Mais Ouyang Tianyu, debout à l'écart, ne montra aucune réaction, affichant plutôt un sourire nonchalant comme s'il attendait un bon spectacle.

« En réponse à Mademoiselle Shen, je m’appelle Xiao Yi. » La femme leva son beau visage, ses yeux brillant d’une lueur moqueuse tandis qu’elle regardait Shen Jie.

« Toi, toi… » Comment savait-il que son nom de famille était « Shen » ? Les yeux de Shen Jie étaient fixés sur le visage de la femme, cherchant à lui soutirer quelque chose.

« Tu n'as pas le droit de regarder les autres hommes, tu ne peux regarder que moi. » Ouyang Tianyu n'y tint plus, son regard s'attardant sur le visage d'un autre homme, même si elle voulait simplement savoir qui il était.

« Un autre homme ? » Y a-t-il un autre homme ici, outre Ouyang Tianyu ? « Où ça ? »

« C’est lui ! » hurla Ouyang Tianyu, furieux, en désignant du doigt l’homme déguisé en femme qui ressemblait plus à une femme qu’à une femme elle-même. Ce maudit type, il lui arracherait la gueule en un rien de temps. « Regarde bien, c’est Leng Yixuan. »

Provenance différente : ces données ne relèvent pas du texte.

==> src/hw/slc_pkg.sv <==
// Constants and types shared by the level one command unit
`default_nettype none
package slc_pkg;
	localparam int          CLK_NS        = 100;
	localparam int          SEL_ABORT_NS  = 200000;
	localparam int          SEL_ABORT_CYC = (SEL_ABORT_NS + CLK_NS - 1) / CLK_NS;
	localparam int          SCAM_FILT_NS  = 4000000;
	localparam int          SCAM_FILT_CYC = (SCAM_FILT_NS + CLK_NS - 1) / CLK_NS;
	localparam int          TMR_W         = 16;
	localparam int          FILT_W        = 24;
	localparam logic [7:0]  CMD_RESET     = 8'h00;
	localparam logic [7:0]  CMD_ABORT     = 8'h01;
	localparam logic [7:0]  CMD_ATN       = 8'h02;
	localparam logic [7:0]  CMD_NEG_ACK   = 8'h03;
	localparam logic [7:0]  CMD_DISC      = 8'h04;
	localparam logic [7:0]  CMD_DISC_IE   = 8'h0F;
	localparam logic [7:0]  CMD_SET_PHASE = 8'h28;
	localparam logic [7:0]  CMD_SET_DATA  = 8'h29;
	localparam logic [7:0]  CMD_READ_BUS  = 8'h2A;
	localparam logic [7:0]  CMD_SCAM_TOL  = 8'h2C;
	localparam logic [7:0]  CMD_SCAM_SEL  = 8'h2D;
	localparam logic [7:0]  ST_RESET      = 8'h00;
	localparam logic [7:0]  ST_RESET_ADV  = 8'h01;
	localparam logic [7:0]  ST_PROTO_ERR  = 8'h25;
	localparam logic [7:0]  ST_BUSFREE_L2 = 8'h85;
	localparam logic [7:0]  ST_BUSFREE    = 8'h41;
	localparam logic [7:0]  ST_SUCCESS    = 8'h16;
	localparam logic [7:0]  ST_ABORTED    = 8'h21;
	localparam logic [7:0]  UCODE_REV     = 8'h5A;
	localparam int          PHASE_W       = 3;

	typedef enum logic [1:0] {
		CN_DISC = 2'b00,
		CN_TGT  = 2'b01,
		CN_INIT = 2'b10,
		CN_SCAM = 2'b11
	} slc_conn_type;

	typedef enum logic [1:0] {
		AB_IDLE = 2'b00,
		AB_SELW = 2'b01,
		AB_TXDR = 2'b10,
		AB_RXDR = 2'b11
	} slc_abort_type;
endpackage
`default_nettype wire

==> src/hw/slc_buf_if.sv <==
// Valid/ready byte channel between the command unit and its buffer
`default_nettype none
interface slc_buf_if #(parameter int W = 8);
	logic         valid;
	logic         ready;
	logic [W-1:0] data;
	modport src (output valid, output data, input ready);
	modport snk (input valid, input data, output ready);
endinterface
`default_nettype wire

==> src/hw/slc_buf2.sv <==
// Two-entry buffer with valid and ready on both sides
`default_nettype none
module slc_buf2 #(
	parameter int W = 8
) (
	input  wire logic mclk,  // Controller clock
	input  wire logic rst_n, // Asynchronous reset, active low
	slc_buf_if.snk    fill,  // Filling side
	slc_buf_if.src    drain  // Draining side
);
	import slc_pkg::*;

	typedef struct packed {
		logic [W-1:0] e0;
		logic [W-1:0] e1;
		logic [1:0]   cnt;
		logic         rdy;
		logic         vld;
	} slc_buf_type;

	// Empty buffer: ready to fill, nothing to drain
	localparam slc_buf_type BUF_IDLE = '{e0: '0, e1: '0, cnt: 2'h0, rdy: 1'b1, vld: 1'b0};

	slc_buf_type st_q;
	slc_buf_type st_d;
	logic        push;
	logic        pop;

	assign fill.ready  = st_q.rdy;
	assign drain.valid = st_q.vld;
	assign drain.data  = st_q.e0;
	assign push        = fill.valid && fill.ready;
	assign pop         = drain.valid && drain.ready;

	always_comb
	begin
		st_d = st_q;
		if (pop)
		begin
			st_d.e0 = st_q.e1;
		end
		if (push)
		begin
			if (st_q.cnt == 2'h0 || (st_q.cnt == 2'h1 && pop))
				st_d.e0 = fill.data;
			else
				st_d.e1 = fill.data;
		end
		st_d.cnt = st_q.cnt + 2'(push) - 2'(pop);
		st_d.rdy = (st_d.cnt != 2'h2);
		st_d.vld = (st_d.cnt != 2'h0);
	end

	always_ff @(posedge mclk or negedge rst_n)
	begin
		if (!rst_n)
			st_q <= BUF_IDLE;
		else
			st_q <= st_d;
	end
endmodule // slc_buf2
`default_nettype wire

==> src/hw/slc_cmd_unit.sv <==
// Level one command unit of a parallel bus protocol controller
// Operation
// - Extended-feature reset loads microcode revision into first command byte register.
// - Parity/attention checked at 4096-byte boundaries; extended receive aborts immediately.
// - REQ/ACK corruption aborts send or receive, interrupt status 25 hex.
// - SEL glitch dropping device off bus reports 85 or 41 hex.
// - Reset in every state: stop command, disconnect, status 00 or 01.
// - Abort honoured only when disconnected or connected as target.
// - Abort before arbitration won returns idle with paused/aborted interrupt.
// - Abort after arbitration drops IDs keeps SEL; BSY within 200 us decides.
// - Abort of select-and-transfer: 85 hex if target gone, else ignored.
// - Outbound abort withdraws data request, drains FIFO to bus first.
// - Inbound abort completes only after FIFO emptied to host.
// - Target abort keeps remaining count, stays target, accepts target commands.
// - Disconnect in initiator, target, SCAM releases bus; stops commands except in SCAM.
// - Assert ATN only as initiator; released automatically on listed events.
// - Negate ACK releases held ACK; ACK held at listed interrupts.
// - Other initiator transfers negate ACK automatically; host parity irrelevant. Here ACK clears only on Negate ACK, Disconnect, reset or bus free.
// - Command 0F enables mid-operation disconnect interrupt.
// - Set Phase in SCAM drives MSG, C/D, I/O from image bits 2..0.
// - Set Data in SCAM drives data image with correct parity.
// - Read Bus samples lines; initiator data is last inbound REQ value.
// - 2C filters short selections, rescales timeout; 2D enables SCAM selection.
// - Commands in invalid states are ignored without interrupt.
// - Commands other than reset and abort complete without interrupt.
`default_nettype none
module slc_cmd_unit #(
	parameter int SEL_FILTER_CYC = slc_pkg::SCAM_FILT_CYC
) (
	input  wire logic                     mclk,           // Controller clock, 10 MHz
	input  wire logic                     rst_n,          // Asynchronous reset, active low
	input  wire logic                     cmd_wr,         // Command register write strobe
	input  wire logic [7:0]               cmd_code,       // Command code written
	input  wire logic                     adv_en,         // Advanced features bit of identity config
	input  wire logic                     radv_en,        // Extended features bit of identity config
	input  wire logic                     irq_ack,        // Host clears interrupt
	input  wire logic                     role_set,       // Level II engine reports new connection
	input  wire logic [1:0]               role_code,      // Connection entered
	input  wire logic                     sel_active,     // Selection or reselection attempt running
	input  wire logic                     sel_resel,      // Attempt is a reselection
	input  wire logic                     arb_won,        // Arbitration won
	input  wire logic                     bus_bsy,        // BSY seen on bus
	input  wire logic                     satx_active,    // Select-and-transfer running
	input  wire logic                     tgt_gone,       // Target has disconnected
	input  wire logic                     send_active,    // Send command running
	input  wire logic                     recv_active,    // Receive command running
	input  wire logic                     tx_fifo_empty,  // Outbound FIFO flushed to bus
	input  wire logic                     rx_fifo_empty,  // Inbound engine FIFO empty
	input  wire logic [15:0]              xfer_left,      // Bytes not yet moved on bus
	input  wire logic                     par_fault,      // Synchronous parity fault seen
	input  wire logic                     atn_seen,       // Attention condition seen
	input  wire logic                     blk_boundary,   // 4096-byte boundary reached
	input  wire logic                     proto_err,      // REQ/ACK corruption detected
	input  wire logic                     sel_glitch,     // SEL glitch dropped device off bus
	input  wire logic                     sel_atn_req,    // Select-with-ATN asks for ATN
	input  wire logic                     atn_release,    // Last message-out byte or identify sent
	input  wire logic                     bus_free,       // Bus free phase seen
	input  wire logic                     ack_hold_evt,   // Transfer ended with ACK to be held
	input  wire logic [7:0]               bus_ctl_in,     // Bus control lines
	input  wire logic [7:0]               bus_data_in,    // Bus data lines
	input  wire logic [7:0]               req_data,       // Data latched at last inbound REQ
	input  wire logic                     sel_seen,       // Valid selection phase on bus
	input  wire logic                     rx_valid,       // Inbound byte valid
	input  wire logic [7:0]               rx_data,        // Inbound byte
	output logic                          rx_ready,       // Buffer accepts inbound byte
	output logic                          host_valid,     // Byte ready for host
	output logic [7:0]                    host_data,      // Byte to host
	input  wire logic                     host_ready,     // Host takes byte
	output logic                          irq_out,        // Interrupt level
	output logic [7:0]                    bus_event_code_reg, // Interrupt status code
	output logic [7:0]                    first_cmd_byte_reg, // First command byte register
	output logic [7:0]                    phase_line_image_reg, // Control line image
	output logic [7:0]                    data_line_image_reg,  // Data line image
	output slc_pkg::slc_conn_type         conn_out,       // Connection state
	output logic                          atn_out,        // Drive ATN
	output logic                          ack_hold_out,   // Keep ACK asserted
	output logic                          mid_disconnect_irq_enable, // Mid-operation disconnect interrupt
	output logic [slc_pkg::PHASE_W-1:0]   phase_drv,      // MSG, C/D, I/O drive values
	output logic                          phase_oe,       // Phase lines driven
	output logic [7:0]                    data_drv,       // Data line drive values
	output logic                          data_par,       // Data parity drive value
	output logic                          data_oe,        // Data lines driven
	output logic                          id_drop,        // Remove IDs, keep SEL
	output logic                          l2_stop,        // Terminate Level II command
	output logic                          l2_halt,        // Boundary halt request
	output logic                          dma_request_pin_mask, // Withdraw data request
	output logic [15:0]                   remain_cnt,     // Remaining byte count
	output logic                          scam_tolerant,  // Tolerant timing and timeout scaling
	output logic                          scam_sel_en,    // SCAM selection response enabled
	output logic                          sel_accept      // Selection may be answered
);
	import slc_pkg::*;

	typedef struct packed {
		slc_conn_type         conn;
		slc_abort_type        ab;
		logic                 adv;
		logic                 radv;
		logic                 atn;
		logic                 ack;
		logic                 disc_ie;
		logic                 tol;
		logic                 ssel;
		logic [PHASE_W-1:0]   ph;
		logic                 ph_oe;
		logic [7:0]           dat;
		logic                 par;
		logic                 dat_oe;
		logic [7:0]           ctl_img;
		logic [7:0]           dat_img;
		logic [7:0]           first_byte;
		logic                 irq;
		logic [7:0]           status;
		logic [TMR_W-1:0]     tmr;
		logic [15:0]          remain;
		logic                 id_drop;
		logic                 stop;
		logic                 halt;
		logic                 mask;
		logic                 pend;
		logic [FILT_W-1:0]    filt;
		logic                 acc;
	} slc_state_type;

	slc_state_type st_q;
	slc_state_type st_d;
	slc_buf_if     in_if ();
	slc_buf_if     out_if ();

	assign in_if.valid  = rx_valid;
	assign in_if.data   = rx_data;
	assign rx_ready     = in_if.ready;
	assign host_valid   = out_if.valid;
	assign host_data    = out_if.data;
	assign out_if.ready = host_ready;

	slc_buf2 #(.W(8)) u_buf (
		.mclk  (mclk),
		.rst_n (rst_n),
		.fill  (in_if),
		.drain (out_if)
	);

	always_comb
	begin
		logic       ev;
		logic [7:0] code;
		logic       fault;
		ev    = 1'b0;
		code  = ST_SUCCESS;
		st_d  = st_q;
		st_d.stop = 1'b0;
		st_d.halt = 1'b0;
		fault = par_fault || atn_seen;
		if (!sel_seen)
			st_d.filt = '0;
		else if (st_q.filt <= FILT_W'(SEL_FILTER_CYC))
			st_d.filt = st_q.filt + 1'b1;
		st_d.acc = sel_seen && (!st_q.tol || st_q.filt > FILT_W'(SEL_FILTER_CYC));
		if (sel_atn_req)
			st_d.atn = 1'b1;
		if (atn_release || bus_free)
			st_d.atn = 1'b0;
		// hold ACK, only the listed events hold it
		if (ack_hold_evt)
			st_d.ack = 1'b1;
		else if (bus_free)
			st_d.ack = 1'b0;
		if (role_set)
			st_d.conn = slc_conn_type'(role_code);
		if (fault && recv_active && st_q.radv && st_q.ab == AB_IDLE)
		begin
			st_d.ab   = AB_RXDR;
			st_d.mask = 1'b0;
		end
		else if (fault)
			st_d.pend = 1'b1;
		if (st_q.pend && blk_boundary)
		begin
			st_d.halt = 1'b1;
			st_d.pend = 1'b0;
		end
		// wait for BSY after dropping IDs
		if (st_q.ab == AB_SELW)
		begin
			if (bus_bsy)
			begin
				ev = 1'b1;
				code = ST_SUCCESS;
				st_d.ab = AB_IDLE;
				st_d.id_drop = 1'b0;
				st_d.conn = sel_resel ? CN_TGT : CN_INIT;
			end
			else if (st_q.tmr == TMR_W'(1))
			begin
				ev = 1'b1;
				code = ST_ABORTED;
				st_d.ab = AB_IDLE;
				st_d.id_drop = 1'b0;
				st_d.stop = 1'b1;
			end
			else
				st_d.tmr = st_q.tmr - 1'b1;
		end
		// drain, then report and keep count
		if ((st_q.ab == AB_TXDR && tx_fifo_empty) ||
			(st_q.ab == AB_RXDR && rx_fifo_empty && !out_if.valid))
		begin
			ev = 1'b1;
			code = ST_ABORTED;
			st_d.ab = AB_IDLE;
			st_d.mask = 1'b0;
			st_d.stop = 1'b1;
			st_d.remain = xfer_left;
			st_d.conn = CN_TGT;
		end
		if (sel_glitch)
		begin
			ev = 1'b1;
			code = satx_active ? ST_BUSFREE_L2 : ST_BUSFREE;
			st_d.conn = CN_DISC;
			st_d.stop = 1'b1;
		end
		if (proto_err && (send_active || recv_active))
		begin
			ev = 1'b1;
			code = ST_PROTO_ERR;
			st_d.stop = 1'b1;
			st_d.remain = xfer_left;
			st_d.ab = AB_IDLE;
			st_d.mask = 1'b0;
		end
		// decode with state check; silent unless reset or abort
		if (cmd_wr)
		begin
			unique case (cmd_code)
				CMD_RESET:
				begin
					st_d = '0;
					st_d.conn = CN_DISC;
					st_d.adv = adv_en;
					st_d.radv = radv_en;
					st_d.stop = 1'b1;
					st_d.ctl_img = st_q.ctl_img;
					st_d.dat_img = st_q.dat_img;
					st_d.first_byte = st_q.first_byte;
					if (radv_en)
						st_d.first_byte = UCODE_REV;
					ev = 1'b1;
					code = adv_en ? ST_RESET_ADV : ST_RESET;
				end
				CMD_ABORT:
				begin
					if (st_q.conn == CN_DISC && st_q.ab == AB_IDLE)
					begin
						if (satx_active)
						begin
							if (tgt_gone)
							begin
								ev = 1'b1;
								code = ST_BUSFREE_L2;
								st_d.stop = 1'b1;
							end
						end
						else if (sel_active && !arb_won)
						begin
							ev = 1'b1;
							code = ST_ABORTED;
							st_d.stop = 1'b1;
						end
						else if (sel_active)
						begin
							st_d.ab = AB_SELW;
							st_d.id_drop = 1'b1;
							st_d.tmr = TMR_W'(SEL_ABORT_CYC);
						end
					end
					else if (st_q.conn == CN_TGT && st_q.ab == AB_IDLE)
					begin
						if (send_active)
						begin
							st_d.ab = AB_TXDR;
							st_d.mask = 1'b1;
						end
						else if (recv_active)
							st_d.ab = AB_RXDR;
					end
				end
				CMD_ATN:
				begin
					if (st_q.conn == CN_INIT)
						st_d.atn = 1'b1;
				end
				CMD_NEG_ACK:
				begin
					if (st_q.conn == CN_INIT)
						st_d.ack = 1'b0;
				end
				CMD_DISC:
				begin
					if (st_q.conn != CN_DISC)
					begin
						st_d.stop = (st_q.conn != CN_SCAM);
						st_d.conn = CN_DISC;
						st_d.atn = 1'b0;
						st_d.ack = 1'b0;
						st_d.ph_oe = 1'b0;
						st_d.dat_oe = 1'b0;
						st_d.id_drop = 1'b0;
						st_d.ab = AB_IDLE;
						st_d.mask = 1'b0;
					end
				end
				CMD_DISC_IE:
				begin
					if (st_q.conn != CN_SCAM)
						st_d.disc_ie = 1'b1;
				end
				CMD_SET_PHASE:
				begin
					if (st_q.conn == CN_SCAM)
					begin
						st_d.ph = st_q.ctl_img[PHASE_W-1:0];
						st_d.ph_oe = 1'b1;
					end
				end
				CMD_SET_DATA:
				begin
					if (st_q.conn == CN_SCAM)
					begin
						st_d.dat = st_q.dat_img;
						st_d.par = ~^st_q.dat_img;
						st_d.dat_oe = 1'b1;
					end
				end
				CMD_READ_BUS:
				begin
					st_d.ctl_img = bus_ctl_in;
					st_d.dat_img = (st_q.conn == CN_INIT) ? req_data : bus_data_in;
				end
				CMD_SCAM_TOL:
				begin
					if (st_q.conn == CN_DISC)
						st_d.tol = 1'b1;
				end
				CMD_SCAM_SEL:
				begin
					if (st_q.conn == CN_DISC)
						st_d.ssel = 1'b1;
				end
				default:
				begin
				end
			endcase
		end
		// Event wins over a same-cycle clear
		if (ev)
		begin
			st_d.irq = 1'b1;
			st_d.status = code;
		end
		else if (irq_ack)
			st_d.irq = 1'b0;
	end

	always_ff @(posedge mclk or negedge rst_n)
	begin
		if (!rst_n)
			st_q <= '0;
		else
			st_q <= st_d;
	end

	assign irq_out                   = st_q.irq;
	assign bus_event_code_reg        = st_q.status;
	assign first_cmd_byte_reg        = st_q.first_byte;
	assign phase_line_image_reg      = st_q.ctl_img;
	assign data_line_image_reg       = st_q.dat_img;
	assign conn_out                  = st_q.conn;
	assign atn_out                   = st_q.atn;
	assign ack_hold_out              = st_q.ack;
	assign mid_disconnect_irq_enable = st_q.disc_ie;
	assign phase_drv                 = st_q.ph;
	assign phase_oe                  = st_q.ph_oe;
	assign data_drv                  = st_q.dat;
	assign data_par                  = st_q.par;
	assign data_oe                   = st_q.dat_oe;
	assign id_drop                   = st_q.id_drop;
	assign l2_stop                   = st_q.stop;
	assign l2_halt                   = st_q.halt;
	assign dma_request_pin_mask      = st_q.mask;
	assign remain_cnt                = st_q.remain;
	assign scam_tolerant             = st_q.tol;
	assign scam_sel_en               = st_q.ssel;
	assign sel_accept                = st_q.acc;
endmodule // slc_cmd_unit
`default_nettype wire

« Leng Yixuan ? Lui ? » Shen Jie resta bouche bée. En voyant son visage, elle avait elle aussi soupçonné qu'il puisse s'agir de Leng Yixuan, mais sa silhouette la dissuada. « Et sa silhouette ? » Son regard glissa le long de son visage. Impossible ? Avait-il vraiment renoncé à son identité masculine pour devenir une femme ? Il était pourtant d'une beauté remarquable.

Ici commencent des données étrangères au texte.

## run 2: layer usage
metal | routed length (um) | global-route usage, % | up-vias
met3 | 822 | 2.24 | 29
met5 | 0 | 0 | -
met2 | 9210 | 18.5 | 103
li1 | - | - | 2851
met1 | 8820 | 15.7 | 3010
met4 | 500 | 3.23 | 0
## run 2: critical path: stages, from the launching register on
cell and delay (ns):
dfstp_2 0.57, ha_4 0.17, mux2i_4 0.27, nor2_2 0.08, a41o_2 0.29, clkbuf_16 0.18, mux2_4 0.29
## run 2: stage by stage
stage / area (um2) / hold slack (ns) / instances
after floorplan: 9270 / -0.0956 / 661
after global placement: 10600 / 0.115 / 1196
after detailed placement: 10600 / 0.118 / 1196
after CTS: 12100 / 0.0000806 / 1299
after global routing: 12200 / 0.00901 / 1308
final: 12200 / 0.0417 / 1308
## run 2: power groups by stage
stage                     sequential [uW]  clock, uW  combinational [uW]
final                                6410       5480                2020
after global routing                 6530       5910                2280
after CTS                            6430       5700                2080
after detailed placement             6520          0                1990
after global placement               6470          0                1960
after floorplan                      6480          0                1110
**src/logic/sld_pkg.sv**
```systemverilog
// Package for the twelve-channel serial latched display driver.
// Assumes a single 50 MHz system clock and synchronous active-low reset.
`default_nettype none

package sld_pkg;

    // Number of channels, shift stages, hold cells and driver outputs.
    localparam int unsigned CHANNELS = 12;
    // Depth of the pin synchroniser.
    localparam int unsigned SYNC_DEPTH = 3;
    // Value of shift stages and hold cells after reset.
    localparam logic [11:0] STAGES_RESET = 12'h000;
    // Synchroniser value after reset; the gate input idles high, so outputs stay low.
    localparam logic [3:0] PINS_RESET = 4'h8;
    // Clock period in nanoseconds, for reference by the bench.
    localparam int unsigned CLK_PERIOD_NS = 20;

    // Control pins as they arrive from the controller.
    typedef struct packed {
        logic gate_n;    // Active-low output gate.
        logic latch_en;  // Latch enable, high means transparent.
        logic shift_clk; // Shift clock, rising edge shifts.
        logic data_in;   // Serial data input.
    } sld_pins_t;

endpackage : sld_pkg

`default_nettype wire

```
**src/logic/sld_pin_sync.sv**
```systemverilog
// Three-stage synchroniser with agreement filter for the four control pins.
// Assumes the pins are asynchronous to ref_clk and change slower than the clock.
`timescale 1ns/1ps
`default_nettype none

module sld_pin_sync (
    input wire logic ref_clk,             // System clock.
    input wire logic rst_n,               // Synchronous reset, active low.
    input wire sld_pkg::sld_pins_t pins,  // Raw pin levels.
    output sld_pkg::sld_pins_t clean      // Filtered, registered pin levels.
);

    logic [3:0] s1_ff, s2_ff, s3_ff, clean_ff;
    logic [3:0] nxt_clean;

    // A bit changes only when the second and third stage agree, which costs a clock of delay
    // but rejects a level caught mid-change; the first stage is read by the second alone.
    always_comb
    begin
        for (int i = 0; i < 4; i++)
        begin
            nxt_clean[i] = (s2_ff[i] == s3_ff[i]) ? s2_ff[i] : clean_ff[i];
        end
    end

    // Registers for the chain and the filtered output.
    always_ff @(posedge ref_clk)
    begin
        if (!rst_n)
        begin
            s1_ff <= sld_pkg::PINS_RESET;
            s2_ff <= sld_pkg::PINS_RESET;
            s3_ff <= sld_pkg::PINS_RESET;
            clean_ff <= sld_pkg::PINS_RESET;
        end
        else
        begin
            s1_ff <= pins;
            s2_ff <= s1_ff;
            s3_ff <= s2_ff;
            clean_ff <= nxt_clean;
        end
    end

    assign clean = clean_ff;

endmodule : sld_pin_sync

`default_nettype wire

```
**src/logic/sld_driver.sv**
```systemverilog
// Twelve-channel serial-in display driver: shift stages, hold cells, gated outputs.
// Assumes the controller pins are asynchronous and far slower than the 50 MHz ref_clk.
// Assumes rst_n is held low for at least two clocks before the controller starts.
// Every pin passes the three-flop filter, so each effect shows five clocks after its pin.
`timescale 1ns/1ps
`default_nettype none

module sld_driver (
    input wire logic ref_clk,                // System clock, 50 MHz.
    input wire logic rst_n,                  // Synchronous reset, active low.
    input wire logic data_in,                // Serial data pin.
    input wire logic shift_clk,              // Shift clock pin, rising edge shifts.
    input wire logic latch_en,               // Latch enable pin, high is transparent.
    input wire logic gate_n,                 // Output gate pin, active low.
    output logic [11:0] driver_outputs,      // Gated channel outputs.
    output logic serial_out                  // Cascade output from stage twelve.
);

    // Raw and filtered pin words, the datapath registers and the one-clock edge strobe.
    sld_pkg::sld_pins_t raw_pins;
    sld_pkg::sld_pins_t pins;
    logic [11:0] shift_stages_ff, nxt_shift_stages;
    logic [11:0] hold_cells_ff, nxt_hold_cells;
    logic [11:0] outputs_ff, nxt_outputs;
    logic clk_prev_ff, nxt_clk_prev;
    logic shift_edge;

    // Pins are packed into one word so they all take the same path through the filter.
    assign raw_pins = '{
        gate_n: gate_n,
        latch_en: latch_en,
        shift_clk: shift_clk,
        data_in: data_in
    };

    // All pins share one synchroniser so they keep their relative timing; a pin that
    // skipped it could reach the datapath a few clocks ahead of the shift clock.
    sld_pin_sync u_sync (
        .ref_clk(ref_clk),
        .rst_n(rst_n),
        .pins(raw_pins),
        .clean(pins)
    );

    // Edge detect works on the filtered clock, never on the first flop.
    // One strobe per rising edge; a slow pin has already been settled by the filter.
    assign shift_edge = pins.shift_clk && !clk_prev_ff;

    // Next state of the shift stages and the edge detector.
    always_comb
    begin
        nxt_clk_prev = pins.shift_clk;
        nxt_shift_stages = shift_stages_ff;
        if (shift_edge)
        begin
            nxt_shift_stages = {shift_stages_ff[10:0], pins.data_in};
        end
    end

    // Hold cells read the next stage values, so an open latch passes a shift in the same
    // clock as the stages. The price is that latch_en must share the filter with shift_clk,
    // or a closing latch could catch a word in the middle of a shift.
    always_comb
    begin
        if (pins.latch_en)
        begin
            nxt_hold_cells = nxt_shift_stages;
        end
        else
        begin
            nxt_hold_cells = hold_cells_ff;
        end
    end

    // Outputs are the AND of each hold cell with the active gate.
    // Reading the next hold values keeps the outputs in step with the cells they show.
    always_comb
    begin
        if (!pins.gate_n)
        begin
            nxt_outputs = nxt_hold_cells;
        end
        else
        begin
            nxt_outputs = sld_pkg::STAGES_RESET;
        end
    end

    // Registers for the whole datapath. The pins carry no reset of their own, so rst_n
    // only brings the block to a known dark state. The edge detector resets to the idle
    // level of the shift clock, so the release of reset cannot fake a rising edge.
    always_ff @(posedge ref_clk)
    begin
        if (!rst_n)
        begin
            shift_stages_ff <= sld_pkg::STAGES_RESET;
            hold_cells_ff <= sld_pkg::STAGES_RESET;
            outputs_ff <= sld_pkg::STAGES_RESET;
            clk_prev_ff <= sld_pkg::PINS_RESET[1]; // Idle level of shift_clk.
        end
        else
        begin
            shift_stages_ff <= nxt_shift_stages;
            hold_cells_ff <= nxt_hold_cells;
            outputs_ff <= nxt_outputs;
            clk_prev_ff <= nxt_clk_prev;
        end
    end

    // Both outputs come straight from flip-flops, so they never glitch between clocks.
    assign driver_outputs = outputs_ff;
    // Serial output bypasses latch and gate so cascades keep shifting when outputs are blanked.
    assign serial_out = shift_stages_ff[11];
endmodule : sld_driver

`default_nettype wire

```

« Il maîtrise l'art de rétrécir les os, mais il ne peut rétrécir que temporairement lui-même », expliqua Ouyang Tianyu. S'il ne s'était pas expliqué clairement, elle continuerait sans doute à le fixer, et il ne le supporterait vraiment pas !

Vraiment ? Shen Jie semblait avoir fait une découverte, ses yeux brillant d'une étrange lueur. Rétrécir les os ? C'est plutôt amusant. « Hé ! Xiao Yi, quand es-tu libre ? Apprends-moi cette technique de "coopération conjugale". »

Leng Yixuan jeta un coup d'œil à Ouyang Tianyu, dont le visage se faisait de plus en plus sombre. « Euh… ce style de kung-fu n'est pas adapté aux femmes. » Quelle plaisanterie ! Face au regard noir de son ami, comment osait-il lui enseigner le kung-fu ? Avant même qu'elle n'en comprenne les bases, il serait écorché vif. Il devait s'éclipser. Leng Yixuan sortit donc un morceau de papier de sa poche, le tendit à Ouyang Tianyu et partit. Avant de s'en aller, il feignit l'indifférence et leur fit une révérence, ce qui fit de nouveau éclater de rire Shen Jie.